Clint Kicks Chair Maker in the Seat

Clint Eastwood's day has not been made. 

The Oscar-winning filmmaker sued the makers of a chair called "The Eastwood" Wednesday, accusing the furniture company of illegally trading on his star power without his permission. 

According to the federal lawsuit filed in U.S. District Court in Los Angeles, Palliser Furniture has offered a line of home-theater seating with designs named after other prominent actors, including Marlon Brando, James Cagney, Gary Cooper, Charles Bronson and Sean Connery

But being in good company apparently didn't change Eastwood's mind about firing back.

"Mr. Eastwood had a longstanding history of rejecting third-party licenses, reserving the exploitation of his personality rights and the goodwill associated therewith to his motion picture and other entertainment-related projects and to other business ventures in which Mr.
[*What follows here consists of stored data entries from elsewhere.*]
[config.mk]
export PLATFORM = sky130hd
export DESIGN_NAME = pll_divider_search_core
export DESIGN_NICKNAME = d
export VERILOG_FILES = /design/src/hdl/pds_pkg.sv /design/src/hdl/pll_divider_search_core.sv
export SDC_FILE = /design/constraint.sdc
export NUM_CORES = 1
export LEC_CHECK = 0
export ABC_AREA = 1
export BUFFER_PORTS_ARGS = -buffer_cell sky130_fd_sc_hd__buf_4
export CAP_MARGIN = 15
export CORE_ASPECT_RATIO = 1.1
export CORE_UTILIZATION = 47
export CTS_BUF_LIST = sky130_fd_sc_hd__clkbuf_4 sky130_fd_sc_hd__clkbuf_8 sky130_fd_sc_hd__clkbuf_16
export DETAILED_ROUTE_END_ITERATION = 10
export PLACE_DENSITY_LB_ADDON = 0.1
export REMOVE_ABC_BUFFERS = 1
export SLEW_MARGIN = 10
export SYNTH_ARGS = -nofsm -noshare
export SYNTH_HDL_FRONTEND = slang
export SYNTH_SLANG_ARGS = --single-unit
[constraint.sdc]
create_clock -name clk -period 6.8 [get_ports clk]
set_input_delay 1.36 -clock clk [delete_from_list [all_inputs] [get_ports clk]]
set_output_delay 1.36 -clock clk [all_outputs]
set_load 0.005 [all_outputs]
[src/hdl/pds_pkg.sv]
// Package for the PLL divider search core: beat types, status codes and search limits.
// Depends on nothing; every other file in hdl imports it.

package pds_pkg;

	localparam int MAX_OUT_SHIFT = 5;
	localparam int MAX_MULT      = 128;
	localparam int MAX_IN_DIV    = 8;

	localparam int OSC_W   = 26;
	localparam int TGT_W   = 32;
	localparam int RANGE_W = 3;
	localparam int SHIFT_W = 3;
	localparam int MULT_W  = 7;
	localparam int DIV_W   = 3;

	localparam logic [OSC_W-1:0] OSC_RESET_HZ = OSC_W'(8000000);
	localparam logic [OSC_W-1:0] RC_HZ        = OSC_W'(8000000);
	localparam logic [OSC_W-1:0] RANGE1_LIM   = OSC_W'(10000000);
	localparam logic [OSC_W-1:0] RANGE2_LIM   = OSC_W'(16000000);
	localparam logic [OSC_W-1:0] RANGE3_LIM   = OSC_W'(26000000);
	localparam logic [OSC_W-1:0] RANGE4_LIM   = OSC_W'(42000000);
	localparam logic [OSC_W-1:0] RANGE5_LIM   = OSC_W'(64000000);

	typedef enum logic [1:0] {
		STATUS_FOUND       = 2'd0,
		STATUS_TOO_FAST    = 2'd1,
		STATUS_NO_SOLUTION = 2'd2
	} status_t;

	typedef struct packed {
		logic [TGT_W-1:0] target_hz;
		logic             use_internal_rc;
	} in_beat_t;

	typedef struct packed {
		status_t            status;
		logic [RANGE_W-1:0] input_range_code;
		logic [SHIFT_W-1:0] output_shift;
		logic [MULT_W-1:0]  mult_code;
		logic [DIV_W-1:0]   in_div_code;
	} out_beat_t;

endpackage

[src/hdl/pll_divider_search_core.sv]
// Top level of the PLL divider search core: range selection, quotient precompute and search.
// Depends on pds_pkg for beat types, status codes and search limits.

// An accepted beat keeps the core busy until its result is loaded into the output register.
// The PLL input frequency is first divided by each input divider 1..8 in a shared
// one-bit-per-cycle divider. Then one quotient-times-multiplier unit tests one candidate
// per cycle, output shift outermost and input divider innermost, over at most 5 x 128 x 8
// candidates; then the pipeline drains and the result is loaded. The search stops at the
// first match. A beat on an oscillator at 64 MHz or above, without the internal RC, is
// answered as too fast with no search. A finished result sits in an output register, so the
// next beat can be taken while it waits; a previous result still stalled there holds the
// core in its last step until it is taken.
module pll_divider_search_core
	import pds_pkg::*;
(
	input  logic             clk,
	input  logic             arst_n,
	input  logic             cfg_write_en,
	input  logic [OSC_W-1:0] cfg_write_data,
	input  logic             in_valid,
	output logic             in_stall,
	input  in_beat_t         in_beat,
	output logic             out_valid,
	input  logic             out_stall,
	output out_beat_t        out_beat
);

	localparam int BIT_W  = $clog2(OSC_W);
	localparam int PROD_W = OSC_W + MULT_W + 1;

	typedef enum logic [1:0] {
		ST_IDLE,
		ST_DIVIDE,
		ST_SEARCH,
		ST_FINISH
	} state_t;

	state_t             state_q;
	logic [OSC_W-1:0]   osc_q;
	logic [OSC_W-1:0]   src_q;
	logic [TGT_W-1:0]   target_q;
	logic [RANGE_W-1:0] range_q;
	out_beat_t          res_q;
	out_beat_t          out_q;
	logic               out_valid_q;

	logic [DIV_W-1:0]   dsel_q;
	logic [BIT_W-1:0]   bit_q;
	logic [DIV_W-1:0]   rem_q;
	logic [OSC_W-1:0]   quot_q;
	logic [OSC_W-1:0]   quot_mem_q [MAX_IN_DIV];

	logic               issue_q;
	logic [SHIFT_W-1:0] shift_q;
	logic [MULT_W-1:0]  mult_q;
	logic [DIV_W-1:0]   div_q;

	logic               valid_s1;
	logic [PROD_W-1:0]  prod_s1;
	logic [SHIFT_W-1:0] shift_s1;
	logic [MULT_W-1:0]  mult_s1;
	logic [DIV_W-1:0]   div_s1;

	logic               accept;
	logic               load_out;
	logic [RANGE_W-1:0] osc_range;
	logic [DIV_W:0]     divisor;
	logic [DIV_W:0]     trial;
	logic               qbit;
	logic [DIV_W-1:0]   rem_next;
	logic [MULT_W:0]    mult_val;
	logic               match;
	logic               last_cand;

	assign accept    = in_valid && !in_stall;
	assign in_stall  = (state_q != ST_IDLE);
	assign load_out  = (state_q == ST_FINISH) && (!out_valid_q || !out_stall);
	assign out_valid = out_valid_q;
	assign out_beat  = out_q;

	always_comb begin
		if (osc_q < RANGE1_LIM) begin
			osc_range = RANGE_W'(1);
		end else if (osc_q < RANGE2_LIM) begin
			osc_range = RANGE_W'(2);
		end else if (osc_q < RANGE3_LIM) begin
			osc_range = RANGE_W'(3);
		end else if (osc_q < RANGE4_LIM) begin
			osc_range = RANGE_W'(4);
		end else if (osc_q < RANGE5_LIM) begin
			osc_range = RANGE_W'(5);
		end else begin
			osc_range = '0;
		end
	end

	// One restoring step of the shared divider: remainder stays below the divisor.
	always_comb begin
		divisor = {1'b0, dsel_q} + (DIV_W+1)'(1);
		trial   = {rem_q, src_q[bit_q]};
		qbit    = (trial >= divisor);
		if (qbit) begin
			rem_next = DIV_W'(trial - divisor);
		end else begin
			rem_next = DIV_W'(trial);
		end
	end

	assign mult_val  = {1'b0, mult_q} + (MULT_W+1)'(1);
	assign match     = ((prod_s1 >> shift_s1) == PROD_W'(target_q));
	assign last_cand = (shift_q == SHIFT_W'(MAX_OUT_SHIFT)) &&
		(mult_q == MULT_W'(MAX_MULT - 1)) && (div_q == DIV_W'(MAX_IN_DIV - 1));

	always_ff @(posedge clk) begin
		if (accept) begin
			src_q    <= in_beat.use_internal_rc ? RC_HZ : osc_q;
			target_q <= in_beat.target_hz;
			range_q  <= in_beat.use_internal_rc ? RANGE_W'(1) : osc_range;
			rem_q    <= '0;
			quot_q   <= '0;
		end else if (state_q == ST_DIVIDE) begin
			quot_q <= {quot_q[OSC_W-2:0], qbit};
			if (bit_q == '0) begin
				quot_mem_q[dsel_q] <= {quot_q[OSC_W-2:0], qbit};
				rem_q              <= '0;
			end else begin
				rem_q <= rem_next;
			end
		end
		prod_s1  <= PROD_W'(quot_mem_q[div_q]) * PROD_W'(mult_val);
		shift_s1 <= shift_q;
		mult_s1  <= mult_q;
		div_s1   <= div_q;
	end

	always_ff @(posedge clk or negedge arst_n) begin
		if (!arst_n) begin
			state_q     <= ST_IDLE;
			osc_q       <= OSC_RESET_HZ;
			out_valid_q <= 1'b0;
			out_q       <= '0;
			res_q       <= '0;
			dsel_q      <= '0;
			bit_q       <= '0;
			issue_q     <= 1'b0;
			shift_q     <= '0;
			mult_q      <= '0;
			div_q       <= '0;
			valid_s1    <= 1'b0;
		end else begin
			if (cfg_write_en) begin
				osc_q <= cfg_write_data;
			end
			if (load_out) begin
				out_valid_q <= 1'b1;
			end else if (!out_stall) begin
				out_valid_q <= 1'b0;
			end
			valid_s1 <= (state_q == ST_SEARCH) && issue_q && !(valid_s1 && match);
			case (state_q)
				ST_IDLE: begin
					if (accept) begin
						if (!in_beat.use_internal_rc && (osc_range == '0)) begin
							res_q   <= '{STATUS_TOO_FAST, '0, '0, '0, '0};
							state_q <= ST_FINISH;
						end else begin
							dsel_q  <= '0;
							bit_q   <= BIT_W'(OSC_W - 1);
							state_q <= ST_DIVIDE;
						end
					end
				end
				ST_DIVIDE: begin
					if (bit_q == '0) begin
						bit_q <= BIT_W'(OSC_W - 1);
						if (dsel_q == DIV_W'(MAX_IN_DIV - 1)) begin
							issue_q <= 1'b1;
							shift_q <= SHIFT_W'(1);
							mult_q  <= '0;
							div_q   <= '0;
							state_q <= ST_SEARCH;
						end else begin
							dsel_q <= dsel_q + DIV_W'(1);
						end
					end else begin
						bit_q <= bit_q - BIT_W'(1);
					end
				end
				ST_SEARCH: begin
					if (valid_s1 && match) begin
						issue_q <= 1'b0;
						res_q   <= '{STATUS_FOUND, range_q, shift_s1, mult_s1, div_s1};
						state_q <= ST_FINISH;
					end else if (issue_q) begin
						if (last_cand) begin
							issue_q <= 1'b0;
						end else if (div_q == DIV_W'(MAX_IN_DIV - 1)) begin
							div_q <= '0;
							if (mult_q == MULT_W'(MAX_MULT - 1)) begin
								mult_q  <= '0;
								shift_q <= shift_q + SHIFT_W'(1);
							end else begin
								mult_q <= mult_q + MULT_W'(1);
							end
						end else begin
							div_q <= div_q + DIV_W'(1);
						end
					end else if (!valid_s1) begin
						res_q   <= '{STATUS_NO_SOLUTION, range_q, '0, '0, '0};
						state_q <= ST_FINISH;
					end
				end
				ST_FINISH: begin
					if (load_out) begin
						out_q   <= res_q;
						state_q <= ST_IDLE;
					end
				end
				default: begin
					state_q <= ST_IDLE;
				end
			endcase
		end
	end

endmodule

-- Word-level counts from Yosys, hierarchy flattened
Memories as Yosys holds them, arrays and structs flattened.
Index checks and enable logic that the tools add are counted.
- register bits: 224
- bits in writable memories: 208
- output and inout port bits: 20
- logic and storage cells: 168
- memories kept: 1
- $add $sub $neg: 8
- multiply operators: 1
- $lt $le $gt $ge: 7
- equal/unequal tests: 23
- shifts and indexed selects: 1
- mux-type cells: 68
- reduce and logical (&&, ||, !) cells: 30
- memories (memory ; words ; width ; read ports ; clocked after Yosys merged registers in ; wr ports ; line ; source):
    quot_mem_q ; 8 ; 26 ; 1 ; 0 ; 1 ; pll_divider_search_core.sv:51 ; logic [OSC_W-1:0] quot_mem_q [MAX_IN_DIV];
- operator list (kind ; number):
    18-bit two-way mux ; 5
    3-bit two-way mux ; 24
    26-bit by 24-bit less-than comparator with 1-bit output, second input constant ; 2
    26-bit less-than comparator, second input constant ; 2
    7-bit two-way mux ; 7
    18-bit case mux with 2 select lines ; 1
    34-bit by 32-bit == test with 1-bit output ; 1
    26-bit by 8-bit multiplier with 34-bit output ; 1
    34-bit by 3-bit right shift with 34-bit output ; 1
    26-bit by 25-bit less-than comparator with 1-bit output, second input constant ; 1
    2-bit inequality test, second input constant ; 10
    3-bit case mux with 2 select lines ; 3
    2-bit two-way mux ; 8
    5-bit two-way mux ; 3
    7-bit case mux with 2 select lines ; 1
    1-bit two-way mux ; 12
    6-bit AND reduction ; 2
    5-bit case mux with 2 select lines ; 1
    5-bit AND reduction ; 2
    3-bit by 1-bit adder with 3-bit output, second input constant ; 3
    3-bit == test, second input constant ; 3
    7-bit by 1-bit adder with 8-bit output, second input constant ; 1
    1-bit logical AND ; 8
    2-bit case mux with 4 select lines ; 1
    other kinds (23) ; 35

-- Depth between registers and ports, before layout
Gate-level depths: netlist of the first run.
- depth after elaboration: 11
- depth in mapped cells: 32
- depth with buffers taken out: 31

-- Worst setup path before layout of the first run
OpenSTA, ideal clock, no wires.
- path type: input port to flip-flop
- start: in in_valid
- end: mem quot_mem_q[7][0], enable pin
- setup time: 0.474 ns
- arrival time: 5.117 ns
- path slack: 1.208 ns
- stages: 3
- buffers on the path: 0
- cell sequence: nand2_1 > inv_1 > nor4_1
- longest elaborated chain between the ends: 3
- ends and longest elaborated chain (element ; line ; source):
    start: declaration ; pll_divider_search_core.sv:20 ; input logic in_valid,
    1-bit logical AND ; pll_divider_search_core.sv:75 ; assign accept = in_valid && !in_stall;
    named net accept ; pll_divider_search_core.sv:64 ; logic accept;
    1-bit two-way mux ; pll_divider_search_core.sv:115 ; if (accept) begin
    1-bit two-way mux (not written as such) ; pll_divider_search_core.sv:124 ; quot_mem_q[dsel_q] <= {quot_q[OSC_W-2:0], qbit};
    end: declaration ; pll_divider_search_core.sv:51 ;
The timed path passes the listed nets, and every way through them passes these cells.

-- Worst setup path after layout of the first run
- start: reg div_q[1]
- end: reg prod_s1[28]
- longest elaborated chain between the ends: 2
- ends and longest elaborated chain (element ; line ; source):
    start: declaration ; pll_divider_search_core.sv:56 ; logic [DIV_W-1:0] div_q;
    start signal: assignment ; pll_divider_search_core.sv:206 ; div_q <= div_q + DIV_W'(1);
    memory read 8 x 26 bit ; - ;
    26-bit by 8-bit multiplier with 34-bit output ; pll_divider_search_core.sv:130 ; prod_s1 <= PROD_W'(quot_mem_q[div_q]) * PROD_W'(mult_val);
    end signal: assignment ; pll_divider_search_core.sv:130 ;
    end: declaration ; pll_divider_search_core.sv:59 ; logic [PROD_W-1:0] prod_s1;
Every way passes these cells.
A chain may end at the register's enable or synchronous reset.

==> flow_summary.json, run 1 <==
{
  "io-pin-count": 84,
  "clk_pin_slew_worst_paths_ns": 0.06,
  "track_usage_pct": 23.8,
  "yosysSeqAreaShare_pct": 47.4,
  "tightestPinTransition_ns": 1.13,
  "startpoint_type": "flip-flop",
  "insertion_delay_ns": 0.60,
  "synth_edf_count": 269,
  "cts-resized-gates": 0,
  "synth_top_area_cell": "edfxtp_1",
  "setup_viol": 0,
  "syn_area_um2": 24900,
  "cts_buffers": 47,
  "clockBufferDepth": 3,
  "cts_setup_buffers": 0,
  "maxSlewHeadroom_pct": 24.6,
  "grt_pass1_vias": 19100,
  "cts_num_sinks": 432,
  "crit_buf_inv": 6,
  "dp_hpwl_mm": 44.8,
  "grt_max_degree": 108,
  "worstPathArrival_ns": 6.63,
  "antenna_found_initial": 0,
  "fp.dieH_um": 243,
  "htreeDepth": 2,
  "yosysWarnings": 0,
  "firstDrtPassIters": 6,
  "cts_hold_buf": 0,
  "place_congestion": 0.918,
  "power_density_nw_per_um2": 384,
  "die_width_um": 221,
  "critPathTopFamily": "adder cells",
  "fin_util_pct": 53.2,
  "syn_avg_cell_area_um2": 9.08,
  "synth_flop_cell": "edfxtp_1",
  "fin_crit_sh_pct": 90.5,
  "area.growth.synth_to_final_pct": 12.0,
  "initial_utilization_pct": 47.5,
  "final_nets": 3096,
  "worst_ep_required_time_ns": 7.28,
  "tritoncts": "yes",
  "seq_area_um2": 11800,
  "routedWlPerCell_um": 17.8,
  "ys_ff_latch": 432,
  "place_area_um2": 26300,
  "synthDistinctLibCells": 50,
  "vias_per_cell": 5.31,
  "yosys-top-cells-area": "edfxtp_1 (32%), fa_1 (12%), dfrtp_1 (8.1%)",
  "nFillCells": 4774,
  "min_period_ns": 6.15,
  "power.leakage_nw": 12.3,
  "peakVddDrop_uv": 255,
  "hp-class": "flip-flop to flip-flop",
  "design_area_um2": 27900,
  "dr.first_iter.drc_count": 1205,
  "ant_nets": 0,
  "fin_skew_ns": 0.0267,
  "fmax_ghz": 0.162,
  "synth_top_cell_area_share_pct": 32.4,
  "vias": 18700,
  "diodes": 0,
  "grt_pass1_wl_mm": 101,
  "outcome": "finished, final reports clean",
  "netlist_instances": 2742,
  "rsz0062_at_grt": "false",
  "die_area_um2": 53900,
  "crit_path_frequent_cell": "nand2_1",
  "row_count": 88,
  "crit_type": "flip-flop to flip-flop",
  "cts_root_buffer": "clkbuf_16",
  "multi_input_area_um2": 11200,
  "core_area_um2": 52400,
  "hold_viol": 0,
  "drc": 0,
  "drt-total-wl_mm": 62.9,
  "drive_above_1_share_pct": 8.68,
  "async_flop_share_pct": 20.4,
  "cpMaxStageDelayCell": "fa_1",
  "crit_path_end_kind": "flip-flop",
  "final_max_slew_viol_count": 0,
  "io_buffer_count": 83,
  "grt_overflow": 0,
  "path_max_fanout": 17,
  "cpPeakStageDelay_ns": 0.56,
  "maxCapViolations": 0
}
worst paths after layout:
path / cells past startpoint / end / slack (ns) / from
min: 0 / mult_s1[1]$_DFF_P_ / 0.44 / mult_q[1]$_DFFE_PN0P_
max reg2reg: 26 / prod_s1[28]$_DFF_P_ / 0.65 / div_q[1]$_DFFE_PN0P_
min in group asynchronous: 1 / res_q[4]$_DFFE_PN0P_ / 0.66 / arst_n
max in group asynchronous: 2 / div_q[0]$_DFFE_PN0P_ / 4.88 / arst_n
min reg2reg: 0 / mult_s1[1]$_DFF_P_ / 0.44 / mult_q[1]$_DFFE_PN0P_
max: 26 / prod_s1[28]$_DFF_P_ / 0.65 / div_q[1]$_DFFE_PN0P_
where the power goes:
part           internal (W)  switching [W]  total (W)
logic               0.00141        0.00295    0.00436
clock network       0.00151        0.00105    0.00256
registers           0.00341       0.000371    0.00378
total               0.00633        0.00438     0.0107
logic make-up after synthesis:
| family | count (synthesis) | synth area share (%) |
|---|---|---|
| buf+inv | 481 | 7.66 |
| flops | 432 | 47.4 |
| xor+xnor | 32 | 1.13 |
| compound gates | 402 | 9.37 |
| fa+ha+maj | 215 | 15.2 |
| simple gates | 1180 | 19.3 |
worst register-to-register path, stage by stage (launching register included):
cell and delay, ns:
dfrtp_1 0.38, inv_1 0.27, buf_4 0.30, buf_4 0.21, o21ai_0 0.10, o221ai_1 0.16, nand2_1 0.28, nor2_1 0.25
fa_1 0.44, fa_1 0.49, fa_1 0.56, inv_1 0.06, fa_1 0.53, inv_1 0.04, ha_1 0.36, a21oi_1 0.20
o21ai_0 0.11, a21oi_1 0.29, inv_1 0.08, nand2_1 0.06, nand2_1 0.06, a21boi_0 0.35, o21ai_0 0.20, nand2_1 0.11
nand2_1 0.05, nand2_1 0.06, nand2_1 0.04
stage by stage:
step / setup WS [ns] / instances / TNS (ns) / power (W) / hold slack (ns)
after floorplan: -1.17 / 2637 / -18.31 / 0.00678 / 0.389
after global placement: 0.701 / 3443 / 0 / 0.00811 / 0.416
after detailed placement: 0.642 / 3443 / 0 / 0.00820 / 0.422
after CTS: 0.616 / 3531 / 0 / 0.0108 / 0.436
after global routing: 0.137 / 3531 / 0 / 0.0116 / 0.460
final: 0.646 / 3531 / 0 / 0.0107 / 0.438
area by class of cell:
cell class	instances	area share, %
Clock buffer	68	5.11
Timing Repair Buffer	131	3.57
Tap cell	675	3.03
Clock inverter	20	0.615
Sequential cell	432	42.3
Inverter	376	5.10
Multi-Input combinational cell	1829	40.3
per-layer routing:
layer  GRT usage, %  routed length [um]
met2           41.2               31200
met4           9.29                2160
met1           30.0               26800
met5              0                   0
met3           3.41                2750
layout by cell type (no fill, tap or decap), types with 6 or more instances in the layout:
master     instances
nor3_1            10
xor2_1            20
o22ai_1           10
nand4_1           14
a21oi_1           52
nand2_1          519
o221ai_1          50
inv_1            369
edfxtp_1         269
nor2_1           412
dfstp_2            7
xnor2_1           11
clkinv_2           8
nand2_2            8
clkbuf_16         50
ha_1              70
clkbuf_8           6
clkbuf_4          12
nor4_1             6
fa_1             145
clkinv_1           7
o21bai_1          20
dfrtp_1           80
nand3_1          192
buf_4            130
o21ai_0          243
dfxtp_1           75
state kept, by name, indices dropped and copies added, names as in the netlist, 18 cells and up:
name        cells
out_beat       18
prod_s1        34
osc_q          26
target_q       32
quot_mem_q    208
res_q          18
src_q          26
quot_q         25
Yosys cell counts (all sizes together), types with 25 or more instances:
| cell | instances |
|---|---|
| dfrtp | 81 |
| o221ai | 50 |
| edfxtp | 269 |
| a21oi | 52 |
| nand2 | 527 |
| ha | 70 |
| dfxtp | 75 |
| buf | 25 |
| nor2 | 417 |
| clkbuf | 80 |
| fa | 145 |
| inv | 374 |
| o21ai | 243 |
| nand3 | 193 |
No activity file was read; power rests on OpenSTA's default activity.
==> run 2: changes to the inputs <==
CELL_PAD_IN_SITES_DETAIL_PLACEMENT = 1   (was not set)
CELL_PAD_IN_SITES_GLOBAL_PLACEMENT = 1   (was not set)
==> run 2 against run 1 <==
Effect of this change: final cell count is essentially flat; die area is the same; non-clock buffer count unchanged.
Eastwood is personally involved," his complaint says.    

The Dirty Harry star is seeking unspecified damages and an injunction preventing further advertising, sale and distribution of "The Eastwood." The suit names Palliser's Manitoba, Canada, and North Dakota branches as defendants.  

Brando's estate also filed suit against Palliser and an L.A. furniture store last March to stop them from selling "The Brando," a leather recliner with cup holders and a built-in subwoofer. The Godfather star died in 2004. 

Palliser hasn't yet commented on Eastwood's suit, but said in response to the Brando family's beef that the furniture line was named after a town on the French isle of Corsica—not after the silver-screen legend. 

"Brando is a tourist centre of Corsica in the Mediterranean Sea and hence its inspiration. Palliser is certainly not associating its use of the name with the Hollywood Brando name," a Palliser exec wrote to estate attorney Jeffrey Abrams before the suit was filed.

In the meantime, Eastwood will be directing the goodwill associated with his personality back toward his own motion picture projects soon.  

After ushering two Oscar-nominated World War II epics to the screen in 2006, the Unforgiven auteur's work was missing from the big screen in 2007, minus his Golden Globe-nominated score for Grace Is Gone. But theater seats are once again going to be filling in the name of Eastwood later this year.  

The hardest-working 77-year-old in showbiz returns to the multiplex in November with the 1920s-era mystery The Changeling, starring Angelina Jolie as a mother who senses something isn't right after her kidnapped son returns home and ends up confronting a corrupt L.A. police force. Amy Ryan and John Malkovich also star.